Items from a data source
=-=-=-=-=
Source: an optimization exercise on an open RTL-to-GDS flow (aim: small area and few clock cycles). Production flows keep margins and buffers that such runs may drop.
In this exercise RTL edits were held to simulation tests only and were not proved equivalent to the original.
Power and IR drop assume default switching activity.

// pals2_rsc
module pals2_rsc (
  input             clk,
  input             rst,           
  input             cmd_valid,
  input      [63:0] cmd_word,
  output            cmd_ready,
  output            rsp_valid,
  output reg  [3:0] rsp_flags,
  output reg [15:0] rsp_data,
  output reg        bus_req,
  output            bus_we,
  output      [6:0] bus_dev,
  output      [7:0] bus_addr,
  output reg  [7:0] bus_wdata,
  output      [3:0] bus_len,
  input             bus_done,
  input             bus_ack,
  input      [79:0] bus_rdata,
  input      [31:0] ms_now
);
  localparam [2:0] S_IDLE0 = 3'b000,    
                   S_IDLE1 = 3'b001,    
                   S_ZERO  = 3'b010,    
                   S_SEQ   = 3'b100,    
                   S_LAST  = 3'b101,    
                   S_ODT   = 3'b110,    
                   S_ODP   = 3'b111;    
  reg  [1:0] st_lo;
  wire [2:0] st = {bus_req, st_lo};
  reg  [3:0] sh_prox;                   
  ...
For scale: roughly 730 cells after synthesis.
Settings: LEC_CHECK=0, CAP_MARGIN=5, CORE_MARGIN=2, CORE_UTILIZATION=40, CTS_BUF_LIST=sky130_fd_sc_hd__clkbuf_8, PLACE_DENSITY=0.6, SLEW_MARGIN=5; clock period 5.0 ns.
standard.sh (not shown) runs the stock make flow with config.mk's settings and CLKGATE_MAP_FILE= SYNTH_SCRIPT=/design/flow/synth_recipe.tcl, a recipe that flattens the netlist after the stock synthesis.
==> flow/flow/run.sh <==
#!/bin/bash
set -euo pipefail
here=$(pwd)
# ORFS's synth.tcl, with the abc script replaced right after the preamble sets it
sed "s#^source \$::env(SCRIPTS_DIR)/synth_preamble.tcl\$#&\nset abc_args [lreplace \$abc_args 1 1 $here/flow/abc_area.script]#" \
  "$FLOW_HOME/scripts/synth.tcl" > "$here/synth_area.tcl"
grep -q "abc_area.script" "$here/synth_area.tcl"
# The standard flow's synthesis script, sourcing the copy above instead of ORFS's synth.tcl
sed "s#^source \$::env(SCRIPTS_DIR)/synth.tcl\$#source $here/synth_area.tcl#" \
  "$here/synth_recipe.tcl" > "$here/synth_top.tcl"
grep -q "synth_area.tcl" "$here/synth_top.tcl"
export BUFFER_PORTS_ARGS="-buffer_cell sky130_fd_sc_hd__buf_1"
bash standard.sh SYNTH_SCRIPT="$here/synth_top.tcl" finish > "$here/standard.log" 2>&1
==> flow/flow/abc_area.script <==
strash
&get -n
&fraig -x
&put
scorr
dc2
dretime
strash
&get -n
&deepsyn -T 60
&put
&get -n
&dch -f
&nf
&put
Testbench counts at the start, summed over its fixed seeds: cycles 22,592.
Next try:
CAP_MARGIN = 20   (was 5)
CTS_BUF_LIST = default   (was sky130_fd_sc_hd__clkbuf_8)
SLEW_MARGIN = 20   (was 5)
Worst setup slack gets worse by 0.044 ns.
Non-clock buffer count is unchanged.
Design area increases by about 2%.
Routed wire length rose by 0.68%.
Count of clock-buffer cells in the layout goes up by 2.
Sequential power stays flat.
Register-to-register slack barely changes.
Next try:
CTS_BUF_LIST = sky130_fd_sc_hd__clkbuf_8   (was default)
CTS_CLUSTER_DIAMETER = 100   (was default)
CTS_CLUSTER_SIZE = 30   (was default)
Effect: Worst setup slack gets better by 0.044 ns; die area is unchanged; synthesized cell count does not change; clock power shrinks by about 27%.
Next try:
CTS_CLUSTER_DIAMETER = default   (was 100)
CTS_CLUSTER_SIZE = default   (was 30)
The new run finished clean.
Via count stays the same.
Core utilization is unchanged.
Final area stays the same.
Wire length is unchanged.
Synthesized area stays the same.
Sequential power stays flat.
Sequential cell count is unchanged.
Total power does not change.
Global-route usage is unchanged.

========
Another version of the RTL of pals2_rsc (not shown whole).
For scale: roughly 150 flip-flops, about 230 I/O pins.
==> flow/config.mk <==
export PLATFORM = sky130hd
export DESIGN_NAME = pals2_rsc
export DESIGN_NICKNAME = pals2_rsc
export VERILOG_FILES = /design/flow/design.v
export SDC_FILE = /design/flow/constraint.sdc
export NUM_CORES = 4
export LEC_CHECK = 0
export CAP_MARGIN = 20
export CORE_MARGIN = 2
export CORE_UTILIZATION = 40
export PLACE_DENSITY = 0.6
export SLEW_MARGIN = 20
==> flow/constraint.sdc <==
create_clock -name core_clock -period 5.0 [get_ports {clk}]
set_input_delay 1.0000 -clock core_clock [delete_from_list [all_inputs] [get_ports {clk}]]
set_output_delay 1.0000 -clock core_clock [all_outputs]
set_load 0.01 [all_outputs]
==> flow/flow/run.sh <==
#!/bin/bash
# Standard layout, with the port buffers made from the smallest buffer cell.
set -euo pipefail
export BUFFER_PORTS_ARGS="-buffer_cell sky130_fd_sc_hd__buf_1"
bash standard.sh finish > standard.log 2>&1
Testbench counts at the start, summed over its fixed seeds: cycles 22,592.
Edit:
==> flow/run.sh (new file) <==
#!/bin/bash
# synth_recipe.tcl (not shown) runs the flow's synth.tcl, then flattens the netlist and writes it again
# the make line also repeats each setting of config.mk as NAME=value (left out here)
make -C /OpenROAD-flow-scripts/flow DESIGN_CONFIG=/design/flow/config.mk WORK_HOME=/design/flow/orfs CLKGATE_MAP_FILE= SYNTH_SCRIPT=/design/flow/synth_recipe.tcl finish
removed: flow/flow/run.sh
removed: flow/standard.sh
What happened: Register-to-register slack stays flat. Power climbs by a few percent. Fmax came out lower by a little under a tenth. Clock power barely changes. Clock skew came out lower by 0.0068 ns. Non-clock buffer count goes up by 18. Via count increases by a few percent. Sequential power barely changes. Final cell count rises slightly. Design area went up by about a fifth. Core utilization grows by 6.8 points.

[what the ideal ports hide]
Ports are ideal in the flow. The routed layouts listed here were re-timed in OpenROAD.
Step 1 (the two cells are an assumption about what drives the block):
set clk [get_ports {clk}]
set_driving_cell -lib_cell sky130_fd_sc_hd__clkbuf_16 $clk
set_driving_cell -lib_cell sky130_fd_sc_hd__buf_2 [delete_from_list [all_inputs] $clk]
Step 2 also shifts input and output timing later by t, the mid clock arrival at the registers, as if the neighbouring blocks saw the same clock.
a / b / c = no drivers / after step 1 / after step 2; a / b = the first two.
run | t, ns | slack for setup (ns) | worst register clock-pin slew, ns | worst slew at a driven data input, ns
the first run of note 1 | 0.484 | 0.937 / 0.944 / 0.459 | 0.09 / 0.09 | 0.06
the second run of note 1 | 0.466 | 0.893 / 0.905 / 0.440 | 0.07 / 0.07 | 0.06
the third run of note 1 | 0.484 | 0.937 / 0.944 / 0.459 | 0.09 / 0.09 | 0.06
the fourth run of note 1 | 0.484 | 0.937 / 0.944 / 0.459 | 0.09 / 0.09 | 0.06
the first run of note 2 | 0.479 | 0.719 / 0.742 / 0.263 | 0.08 / 0.08 | 0.07
the second run of note 2 | 0.476 | 0.325 / 0.348 / -0.128 | 0.08 / 0.08 | 0.06
Met with ideal ports but missed after step 2: setup timing in the second run of note 2.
=-=-=-=-=
WORK REQUEST> Whenever a line above has the word "scale" in it, copy that line.

FINISHED TASK>
For scale: roughly 730 cells after synthesis.
For scale: roughly 150 flip-flops, about 230 I/O pins.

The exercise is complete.